Maybe they should. But I can't help but comment that you're abusing statistics here. Smaller population countries like Canada and Australia pollute more per capita than the US. Also, the carbon tariff should ideally be applied on an activity-specific basis, not at the national level.
> But I can't help but comment that you're abusing statistics here.
Actually, that was kind of the point. For problems dealing with scarce resources that are shared planet wide (such as the atmosphere or oceans) any fair system to determine how those resources are allocated needs to take into account population, but enforcement of any such allocation has to be done by country. The atmosphere doesn't care about our arbitrary political boundaries, but for enforcement they matter.
Too many people make the mistake of thinking that both enforcement and allocation should be by country.
> Smaller population countries like Canada and Australia pollute more per capita than the US.
Australia does indeed emit more per capita than the US, about 4% more. Canada emits about 4% less. The only countries ahead of the US per capita besides Australia are Qatar, Trinidad and Tobago, Kuwait, Brunei, Bahrain, UAE, New Caledonia, the Dutch part of Sint Maarten, Saudi Arabia, and Kazakhstan.
South Korea is about 25% less. Taiwan and Russia are about 30% less than the US per capita. Germany and Japan are about 40% less. The UK and France are about 65% less. Mexico around 72% less. (China is about 55% less).

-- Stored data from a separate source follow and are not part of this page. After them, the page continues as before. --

===== src/rtl/df_wram_loader_pkg.sv =====
// Shared widths, levels and FSM encoding for the weight RAM loader.
package df_wram_loader_pkg;

  localparam int WORD_DATA_W = 32;  // weight word width
  localparam int WORD_ADDR_W = 30;  // WRAM word address width

  localparam logic ENABLE  = 1'b1;
  localparam logic DISABLE = 1'b0;

  typedef enum logic [1:0] {
    WL_IDLE = 2'd0,
    WL_LOAD = 2'd1,
    WL_DONE = 2'd2
  } wl_state_e;

endpackage


===== src/rtl/df_wram_loader_ctl.sv =====
// Loader control: session FSM, word counter, busy/done flags.
module df_wram_loader_ctl
  import df_wram_loader_pkg::*;
#(
  parameter int N_WEIGHTS = 7,
  parameter int ADDR_W    = WORD_ADDR_W
) (
  input  logic              clk,
  input  logic              reset,
  input  logic              wl_start,
  input  logic              wt_valid,
  output logic              wt_ready,
  output logic              load_start,  // start honoured this cycle
  output logic              accept,      // word transfer this cycle
  output logic [ADDR_W-1:0] count,
  output logic              wl_busy,
  output logic              wl_done
);

  // Index of the final word; the counter wraps harmlessly when N_WEIGHTS
  // equals 2^ADDR_W because a new session always clears it first.
  localparam logic [ADDR_W-1:0] LAST = ADDR_W'(N_WEIGHTS - 1);

  wl_state_e state_q, state_d;

  // State register.
  always_ff @(posedge clk or posedge reset) begin
    if (reset) state_q <= WL_IDLE;
    else       state_q <= state_d;
  end

  // Next state and handshake decode; ready depends on state only.
  always_comb begin
    state_d    = state_q;
    wt_ready   = DISABLE;
    load_start = DISABLE;
    accept     = DISABLE;
    case (state_q)
      WL_IDLE, WL_DONE: begin
        if (wl_start) begin
          load_start = ENABLE;
          state_d    = WL_LOAD;
        end
      end
      WL_LOAD: begin
        wt_ready = ENABLE;
        accept   = wt_valid;
        if (wt_valid && count == LAST) state_d = WL_DONE;
      end
      default: state_d = WL_IDLE;
    endcase
  end

  // Word counter: cleared on session start, bumped per accepted word.
  always_ff @(posedge clk or posedge reset) begin
    if (reset)           count <= '0;
    else if (load_start) count <= '0;
    else if (accept)     count <= count + 1'b1;
  end

  // Busy covers the session plus the cycle of the final write; done rises
  // exactly as busy falls and holds until the next honoured start.
  always_ff @(posedge clk or posedge reset) begin
    if (reset) begin
      wl_busy <= DISABLE;
      wl_done <= DISABLE;
    end else if (load_start) begin
      wl_busy <= ENABLE;
      wl_done <= DISABLE;
    end else if (state_q == WL_DONE && wl_busy) begin
      wl_busy <= DISABLE;
      wl_done <= ENABLE;
    end
  end

endmodule


===== src/rtl/df_wram_loader.sv =====
// Weight RAM loader: streams weight words into consecutive WRAM addresses.
module df_wram_loader
  import df_wram_loader_pkg::*;
#(
  parameter int N_WEIGHTS = 7,
  parameter int DATA_W    = WORD_DATA_W,
  parameter int ADDR_W    = WORD_ADDR_W
) (
  input  logic              clk,
  input  logic              reset,
  input  logic              wl_start,
  input  logic [ADDR_W-1:0] wl_base,
  input  logic              wt_valid,
  input  logic [DATA_W-1:0] wt_data,
  output logic              wt_ready,
  output logic              wram_we,
  output logic [ADDR_W-1:0] wram_addr,
  output logic [DATA_W-1:0] wram_wdata,
  output logic              wl_busy,
  output logic              wl_done,
  output logic [DATA_W-1:0] wl_sum
);

  logic              load_start;
  logic              accept;
  logic [ADDR_W-1:0] count;
  logic [ADDR_W-1:0] base_q;

  df_wram_loader_ctl #(
    .N_WEIGHTS (N_WEIGHTS),
    .ADDR_W    (ADDR_W)
  ) u_ctl (
    .clk        (clk),
    .reset      (reset),
    .wl_start   (wl_start),
    .wt_valid   (wt_valid),
    .wt_ready   (wt_ready),
    .load_start (load_start),
    .accept     (accept),
    .count      (count),
    .wl_busy    (wl_busy),
    .wl_done    (wl_done)
  );

  // Session base: captured only when a start is honoured.
  always_ff @(posedge clk or posedge reset) begin
    if (reset)           base_q <= '0;
    else if (load_start) base_q <= wl_base;
  end

  // Write port: one-cycle strobe per accepted word; addr/data hold otherwise.
  always_ff @(posedge clk or posedge reset) begin
    if (reset) begin
      wram_we    <= DISABLE;
      wram_addr  <= '0;
      wram_wdata <= '0;
    end else begin
      wram_we <= accept;
      if (accept) begin
        wram_addr  <= base_q + count;  // wraps modulo 2^ADDR_W
        wram_wdata <= wt_data;
      end
    end
  end

  // Running checksum of the session's words, carry dropped.
  always_ff @(posedge clk or posedge reset) begin
    if (reset)           wl_sum <= '0;
    else if (load_start) wl_sum <= '0;
    else if (accept)     wl_sum <= wl_sum + wt_data;
  end

endmodule


===== config.mk =====
export PLATFORM = sky130hd
export DESIGN_NAME = df_wram_loader
export DESIGN_NICKNAME = d
export VERILOG_FILES = /design/src/rtl/df_wram_loader_pkg.sv /design/src/rtl/df_wram_loader_ctl.sv /design/src/rtl/df_wram_loader.sv
export SDC_FILE = /design/constraint.sdc
export NUM_CORES = 1
export LEC_CHECK = 0
export BUFFER_PORTS_ARGS = -buffer_cell sky130_fd_sc_hd__buf_2
export CORE_UTILIZATION = 42
export DETAILED_ROUTE_END_ITERATION = 10
export PLACE_DENSITY = 0.65
export SLEW_MARGIN = 0
export SYNTH_ARGS = -nofsm -noshare
export SYNTH_HDL_FRONTEND = slang
export SYNTH_HIERARCHICAL = 1
export SYNTH_SLANG_ARGS = --single-unit

===== constraint.sdc =====
create_clock -name clk -period 7.5 [get_ports clk]
set_clock_uncertainty 0.05 [all_clocks]
set_input_delay 1.5 -clock clk [delete_from_list [all_inputs] [get_ports clk]]
set_output_delay 1.5 -clock clk [all_outputs]
set_load 0.01 [all_outputs]

Word-level counts from Yosys, hierarchy flattened
Index checks and enable logic that the tools add are counted.
{"block": "totals", "register_bits": 159, "latchBits": 0, "ram_bits": 0, "rom_bits": 0, "input_bits": 66, "output_inout_bits": 98, "wordCells": 39, "memories": 0}
{"block": "op_classes", "add_sub_neg": 3, "mul": 0, "div_mod_pow": 0, "n_lt_le_gt_ge": 0, "n_eq_ne": 5, "n_shift": 0, "mux": 15, "bitwise": 0, "reduce_logical": 7}
{"op": "32-bit 2-to-1 mux", "count": 2}
{"op": "30-bit 2-to-1 mux", "count": 2}
{"op": "32-bit adder", "count": 1}
{"op": "30-bit by 1-bit adder with 30-bit output (second input constant)", "count": 1}
{"op": "30-bit adder", "count": 1}
{"op": "30-bit by 3-bit equality test with 1-bit output (second input constant)", "count": 1}
{"op": "1-bit 2-to-1 mux", "count": 8}
{"op": "2-bit 2-to-1 mux", "count": 2}
{"op": "2-bit one-hot mux with 2 select lines", "count": 1}
{"op": "2-bit nonzero test", "count": 2}
{"op": "2-bit by 1-bit equality test with 1-bit output (second input constant)", "count": 1}
{"op": "2-bit equality test (second input constant)", "count": 1}
{"op": "1-bit logical AND", "count": 2}
{"op": "2-bit zero test", "count": 1}
{"op": "2-bit by 1-bit != test with 1-bit output (second input constant)", "count": 1}
{"op": "2-bit != test (second input constant)", "count": 1}
{"op": "2-bit AND reduction", "count": 1}
{"op": "2-bit OR reduction", "count": 1}

Logic depth before layout (Yosys ltp)
Gate-level depths: netlist (run 1).
{"block": "depth", "ltp_word": 4, "ltp_mapped": 12, "ltp_nobuf": 12}

Hierarchy
Netlist (run 1), hierarchy kept.
{"module": "df_wram_loader", "instances": 1, "cells_per_inst": 750, "area_each_um2": 7772.5, "seq_area_each_um2": 3128.0}
{"module": "df_wram_loader_ctl", "instances": 1, "cells_per_inst": 201, "area_each_um2": 1844.3, "seq_area_each_um2": 850.8}

Worst setup path before layout (run 1)
Ideal clock, no wire load.
{"block": "synth_timing", "path_kind": "input to register", "start": "input wt_data[12]", "end": "register wl_sum[31]", "setup_ns": 0.128, "arrival_time_ns": 3.653, "t_required_ns": 7.322, "path_slack_ns": 3.669, "stages": 10, "n_path_buf": 0, "cell_sequence": "ha_1 a21o_1 a2111oi_2 o21ai_1 o211ai_2 o221a_4 nor2_2 o221ai_2 mux2i_1 mux2_1"}
{"block": "synth_via", "elab_chain_cells": 3}
{"item": "start: declaration", "line": "df_wram_loader.sv:14", "source": "input logic [DATA_W-1:0] wt_data,"}
{"item": "32-bit adder", "line": "df_wram_loader.sv:70", "source": "else if (accept) wl_sum <= wl_sum + wt_data;"}
{"item": "32-bit 2-to-1 mux", "line": "df_wram_loader.sv:70"}
{"item": "32-bit 2-to-1 mux", "line": "df_wram_loader.sv:69", "source": "else if (load_start) wl_sum <= '0;"}
{"item": "end signal: assignment", "line": "df_wram_loader.sv:70"}
{"item": "end: declaration", "line": "df_wram_loader.sv:21", "source": "output logic [DATA_W-1:0] wl_sum"}
No other way between the ends. The select of a mux whose other input is x is not followed.
A chain may end at the register's enable or synchronous reset.

Worst setup path in the final report (run 1)
{"block": "layout_timing", "start": "input wt_data[6]", "end": "register wl_sum[31]"}
The elaborated chain is that of the path after synthesis.

==> results of run 1 <==
-- worst max-delay path, cell delays in order --
cell       delay [ps]
buf_2             110
ha_1              370
a2111oi_1         600
a2111oi_2         200
o211ai_2          270
o221a_4           270
nor2_2             50
o221ai_2          170
mux2i_1           210
mux2_1            330
-- power by group through the flow --
stage | clock network (W) | logic [W] | registers [W]
finish | 0.000920 | 0.00217 | 0.00143
global route | 0.000977 | 0.00240 | 0.00148
CTS | 0.000944 | 0.00218 | 0.00144
detailed placement | 0 | 0.00216 | 0.00145
global placement | 0 | 0.00214 | 0.00144
floorplan | 0 | 0.00145 | 0.00151
-- flip-flops by register name (all words and copies together), names as in the netlist --
register / count
wram_addr: 30
u_ctl/state_q: 2
wram_wdata: 32
u_ctl/wl_done: 1
wram_we: 1
wl_sum: 32
u_ctl/count: 30
base_q: 30
u_ctl/wl_busy: 1
-- Yosys cell counts, drive strengths merged (7+ instances only) --
master and number:
dfrtp 159, a21o 25, a31oi 9, and2 7, nand3 31, nand4 18
xor2 20, o211ai 7, nor3 15, o21a 10, mux2i 21, or3 16
buf 9, nor4 9, nand2b 12, nand2 56, xnor2 33, o21ai 52
ha 62, o31ai 9, mux2 80, or4 11, a21oi 72, a211oi 11
inv 33, nor2 73, clkbuf 21
-- how the worst max path moves through the flow --
stage | from | to
2_1_floorplan | reset | base_q[0]
3_3_place_gp | wt_data[6] | wl_sum[31]
3_5_place_dp | wt_data[6] | wl_sum[31]
4_1_cts | wt_data[6] | wl_sum[31]
5_1_grt | wt_valid | u_ctl/count[24]
6_report | wt_data[6] | wl_sum[31]
-- metrics by stage --
stage	setup slack (ps)	utilization
after floorplan	2620	-
after global placement	3350	0.483
after detailed placement	3230	0.483
after CTS	3680	0.511
after global routing	3530	0.511
final	3680	0.511
-- layout make-up --
type	instances	area, um^2
fillers	2032	10800
multi-input cells	729	5390
flip-flops and latches	159	3980
repair buffers	167	846
clock buffers	23	458
well taps	280	350
clock inverters	9	159
inverters	33	131
-- layer usage --
metal / track usage / vias to the layer above
li1: - / 3835
met1: 0.281 / 3810
met2: 0.353 / 235
met3: 0.0411 / 34
met4: 0.0664 / 0
met5: 0 / -
-- cell families after synthesis --
logic type | share of synthesized area
AOI/OAI and AO/OA | 0.165
xor gates and xnor gates | 0.0483
adders and majority gates | 0.0848
buffers and inverters | 0.0258
DFF | 0.414
muxes | 0.116
and+or+nand+nor | 0.147
==> run summary, run 1 <==
outcome = complete, no violations
Starting Density = 0.434
reg-to-reg endpoint = wram_addr[24]
Fin Hold WS = 436 ps
clock power share = 0.204
register bit total from synthesis = 159
combinational power share = 0.480
layout cell share with drive strength beyond 1 = 0.268
Yosys cell types = 80
Final Slew Violations = 0
largest net degree at the start of global routing = 82
postcts setup bufs = 0
clk_lat worst skew = 430 ps
first-pass GRT wire length = 40,200 um
switching power total = 0.00178 W
Flop pwr share = 0.317
final-report hold violation count = 0
HP Start = wram_addr[20]
critical path arrival = 4080 ps
Die Span Y = 153 um
final cell count without fillers = 1,400
met2 wire len = 11,300 um
post-cts sizing count = 0
CP Capture Type = flop
cell internal pwr = 0.00274 W
Min Clock Period, post-route = 3820 ps
FF-to-FF Start = u_ctl/count[0]
Post-synth EDFFs = 0
final setup vio count = 0
critical path class = in2reg
final period utilization = 0.509
DRC = 0
commonest non-fill, non-tap cell in the layout = buf_2
Vias = 7,914
gpl congestion = 0.942
total track usage = 0.213
1st-iter DRT viols = 432
CTS H-tree lvls = 4
Top Layer Used = met4
critical path peak fanout = 6
full die area = 23,500 um^2
Power, Total = 0.00452 W
Die Width = 153 um
actual slew at the worst max-slew pin = 801 ps
top area cells in the synthesized netlist = dfrtp_1, mux2_2, ha_1
Port Buffer Count = 163
core area = 22,200 um^2
CTS tree = yes
Max clock buf depth = 2
max cap viols = 0
Worst Hold Depth = 1
pwr dens = 399 nW/um^2
CP required = 7760 ps
RSZ-0062 raised after global routing = no
clock buffer count from CTS = 17
# nets final = 1,237
Slew Limit Headroom = 0.465
commonest non-fill, non-tap cells in the layout = buf_2, dfrtp_1, mux2_2
TNS Setup = 0 ps
ANT cells = 0
Syn Std Cell Area = 9620 um^2
hold buffers post-CTS = 0
Syn. warnings = 6
met3 WL = 1110 um
Placed Area = 10,700 um^2
Post-Route M1 WL = 11,200 um
switching power share of the total = 0.393
post-route antenna net violation count = 0
Root Driver = clkbuf_16
Inst Count DP = 1,368
Seq/Total Area, Yosys = 0.414
R2R cell count = 12
area share of the largest cell type after synthesis = 0.414
final wirelength = 24,100 um
Reg2Reg Setup Slack = 4220 ps
Most used DFF post-synth = dfrtp_1
min-delay worst type = reg2reg
Mapped Cells = 951
num ports = 164
Max Freq = 262 MHz
First-pass DRT Iterations = 5
area leader, netlist = dfrtp_1
Via density = 5.65
Max VDD drop = 0.234 mV
clock-pin slew on the worst setup and hold paths = 60 ps
Finished Cell Area = 11,300 um^2
post-DR wirelength/cell = 17.2 um
Rows = 54
vias in the first global route = 7,728
# clock sinks = 159
Mean Syn Cell Area = 10.1 um^2
layout overhead on the synthesized area = 17.6%
leakage power = 5.28 nW
GRT overflow = 0
initial antenna violation count = 0
CP Launch Type = primary input
asr flop ratio synth = 1.00
HPWL Detailed = 17,600 um
Hold EP = wram_addr[20]
Post-Syn Nets = 1,081
No activity file was read; power rests on OpenSTA's default activity.
==> run 2, diff against run 1 <==
==> constraint.sdc (replaced) <==
create_clock -name clk -period 3.7 [get_ports clk]
set_clock_uncertainty 0.05 [all_clocks]
set_input_delay 0.74 -clock clk [delete_from_list [all_inputs] [get_ports clk]]
set_output_delay 0.74 -clock clk [all_outputs]
set_load 0.01 [all_outputs]
==> run 2 against run 1 <==
  * First-iteration DRC count decreased by 17%
  * Global-route usage decreased by 0.26 points
  * Via count about the same
  * Worst setup slack got worse by 3200 ps
  * Critical path depth increased by 1
  * Final cell count increased by 0.57%
  * Utilization increased by 0.53 points
  * Largest cell class unchanged
  * Hold slack got worse by 52 ps
  * Die area unchanged
  * Non-clock buffer count increased by 8
==> run summary, run 2 (synthesis gave the netlist of run 1 again) <==
outcome = complete, no violations
final wirelength = 24,000 um
hold buffers post-CTS = 0
post-cts sizing count = 0
critical path class = reg2reg
initial antenna violation count = 0
clock-pin slew on the worst setup and hold paths = 60 ps
Max Freq = 314 MHz
Slew Limit Headroom = 0.439
Finished Cell Area = 11,400 um^2
RSZ-0062 raised after global routing = no
layout cell share with drive strength beyond 1 = 0.277
CTS H-tree lvls = 4
top flop regs = wl_sum x32, wram_wdata x32
commonest non-fill, non-tap cell in the layout = buf_2
final period utilization = 0.862
reg-to-reg endpoint = wram_addr[28]
Final Slew Violations = 0
min-delay worst type = in2async
# clock sinks = 159
post-layout util = 0.516
FF-to-FF Start = u_ctl/count[0]
Vias = 7,910
CP Cell Sequence = ha_1 > inv_1 > fa_1 > nor2b_1 > o21ai_2 > a21boi_1 > o31a_2 > a2111oi_4 > o41ai_4 > a31oi_2 > o311ai_1
clk_lat worst skew = 430 ps
clock power share = 0.213
layout overhead on the synthesized area = 18.9%
Via density = 5.62
total track usage = 0.211
cell internal pwr = 0.00568 W
switching power total = 0.00362 W
Flop pwr share = 0.310
Reg2Reg Setup Slack = 510 ps
GRT overflow = 0
Starting Density = 0.434
Die Width = 153 um
max incr delay on CP = 510 ps
First-pass DRT Iterations = 4
CP Launch Type = flop
critical path peak fanout = 6
cell count along the critical path = 11
CP max-delay cell = o41ai_4
gpl congestion = 0.956
largest net degree at the start of global routing = 66
pwr dens = 813 nW/um^2
CP Capture Type = flop
CTS tree = yes
Port Buffer Count = 163
CP required = 3960 ps
HPWL Detailed = 17,800 um
switching power share of the total = 0.389
DRC = 0
Power, Total = 0.00930 W
final cell count without fillers = 1,408
Top Family by Delay on Critical Path = compound AO/OA/AOI/OAI gates
vias in the first global route = 7,683
full die area = 23,500 um^2
core area = 22,200 um^2
post-DR wirelength/cell = 17.0 um
clock buffer count from CTS = 17
R2R cell count = 11
leakage power = 5.36 nW
Root Driver = clkbuf_16
Placed Area = 10,800 um^2
combinational power share = 0.477
final setup vio count = 0
postcts setup bufs = 0
ANT cells = 0
critical path arrival = 3450 ps
actual slew at the worst max-slew pin = 841 ps
commonest non-fill, non-tap cells in the layout = buf_2, dfrtp_1, mux2_2
WP buf/inv = 1
Rows = 54
Die Span Y = 153 um
# nets final = 1,245
max cap viols = 0
Max clock buf depth = 2
final-report hold violation count = 0
Max VDD drop = 0.306 mV
1st-iter DRT viols = 360
TNS Setup = 0 ps
first-pass GRT wire length = 39,700 um
post-route antenna net violation count = 0
num ports = 164
Inst Count DP = 1,376
Min Clock Period, post-route = 3190 ps
-- run 2: cell type report --
| class | count | area (um^2) |
|---|---|---|
| clock buffer | 20 | 457 |
| clock inverter | 12 | 205 |
| fill | 2021 | 10700 |
| inverter | 33 | 130 |
| multi-input combinational | 729 | 5390 |
| sequential | 159 | 3980 |
| tap | 280 | 350 |
| timing repair buffer | 175 | 918 |
-- run 2: worst max path at each step --
stage / startpoint / end
6_report: u_ctl/count[0] / wram_addr[28]
4_1_cts: u_ctl/count[0] / wram_addr[28]
3_3_place_gp: wt_data[6] / wl_sum[31]
5_1_grt: u_ctl/count[1] / wram_addr[29]
3_5_place_dp: wt_data[6] / wl_sum[31]
2_1_floorplan: wt_data[12] / wl_sum[31]
-- run 2: routing by layer --
| layer | wire length (um) | track usage | vias up | part of all wire |
|---|---|---|---|---|
| met2 | 11300 | 0.352 | 189 | 0.47 |
| met5 | 0 | 0 | - | 0 |
| li1 | - | - | 3866 | - |
| met3 | 1040 | 0.0329 | 24 | 0.044 |
| met1 | 11300 | 0.284 | 3831 | 0.47 |
| met4 | 321 | 0.0568 | 0 | 0.013 |
-- run 2: tightest hold or removal path, stage by stage --
cell and delay (ps):
buf_2 120, inv_1 50, buf_4 380
-- run 2: through the flow --
stage	hold WS [ps]	setup WS, ps
floorplan	435	629
global placement	420	299
detailed placement	426	174
CTS	390	536
global route	418	224
finish	384	512
-- run 2: power by group through the flow --
| stage | Sequential [W] | Combinational (W) | Clock, W |
|---|---|---|---|
| global route | 0.00298 | 0.00495 | 0.00209 |
| floorplan | 0.00306 | 0.00295 | 0 |
| CTS | 0.00289 | 0.00446 | 0.00202 |
| global placement | 0.00290 | 0.00437 | 0 |
| finish | 0.00288 | 0.00444 | 0.00198 |
| detailed placement | 0.00292 | 0.00443 | 0 |
==> run 3, diff against run 2 <==
--- a/config.mk
+++ b/config.mk
@@ -9,6 +9,7 @@
 export CORE_UTILIZATION = 42
 export DETAILED_ROUTE_END_ITERATION = 10
 export PLACE_DENSITY = 0.65
+export RECOVER_POWER = 100
 export SLEW_MARGIN = 0
 export SYNTH_ARGS = -nofsm -noshare
 export SYNTH_HDL_FRONTEND = slang
==> run 3 against run 2 <==
  * Clock power about the same
  * Global-route usage unchanged
  * Routed wire length about the same
  * The flow now finishes with violations (max-capacitance violations, max-slew violations)
  * Non-clock buffer count unchanged
  * Critical endpoint is now wl_sum[31]
  * Largest power group unchanged
  * Combinational power decreased by 4%
  * Clock-buffer cell count unchanged
  * Total power decreased by 1.5%
  * Worst setup slack got worse by 230 ps
  * Via count unchanged
  * Register-to-register slack got worse by 230 ps
  * Maximum frequency decreased by 6.8%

> Also, the carbon tariff should ideally be applied on an activity-specific basis, not at the national level.
Correct. The way this would probably best be handled if we had a world government would be a revenue neutral carbon tax on everything. But we don't, so we have to cobble together something else.

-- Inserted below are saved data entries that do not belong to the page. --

**config.mk**
```make
export PLATFORM = sky130hd
export DESIGN_NAME = i2s_rx_flat
export DESIGN_NICKNAME = d
export VERILOG_FILES = /design/src/rtl/i2s_rx_if.sv /design/src/rtl/i2s_rx.sv /design/src/flat_wrapper.sv
export SDC_FILE = /design/constraint.sdc
export NUM_CORES = 1
export LEC_CHECK = 0
export CELL_PAD_IN_SITES_DETAIL_PLACEMENT = 1
export CELL_PAD_IN_SITES_GLOBAL_PLACEMENT = 1
export CORE_MARGIN = 3
export CORE_UTILIZATION = 25
export CTS_CLUSTER_DIAMETER = 200
export DETAILED_ROUTE_END_ITERATION = 8
export PLACE_DENSITY = 0.54
export SLEW_MARGIN = 20
export SYNTH_ARGS = -nofsm -noshare
export SYNTH_HDL_FRONTEND = slang
export SYNTH_SLANG_ARGS = --single-unit
```
**constraint.sdc**
```tcl
create_clock -name clk -period 3.8 [get_ports clk]
set_clock_uncertainty 0.2 [all_clocks]
set_input_delay 0.76 -clock clk [delete_from_list [all_inputs] [get_ports clk]]
set_output_delay 0.76 -clock clk [all_outputs]
set_load 0.01 [all_outputs]
```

I don’t think this makes sense because American productivity depends so much on pollution outsourced to countries like India. For example, if US cars are assembled “greenly” from components that are manufactured dirtily, then it hardly seems meaningful to brag that America’s productivity is “greener”. And do bear in mind that I’m not one of the folks who are determined to make the US out to be the bad guy in every thread.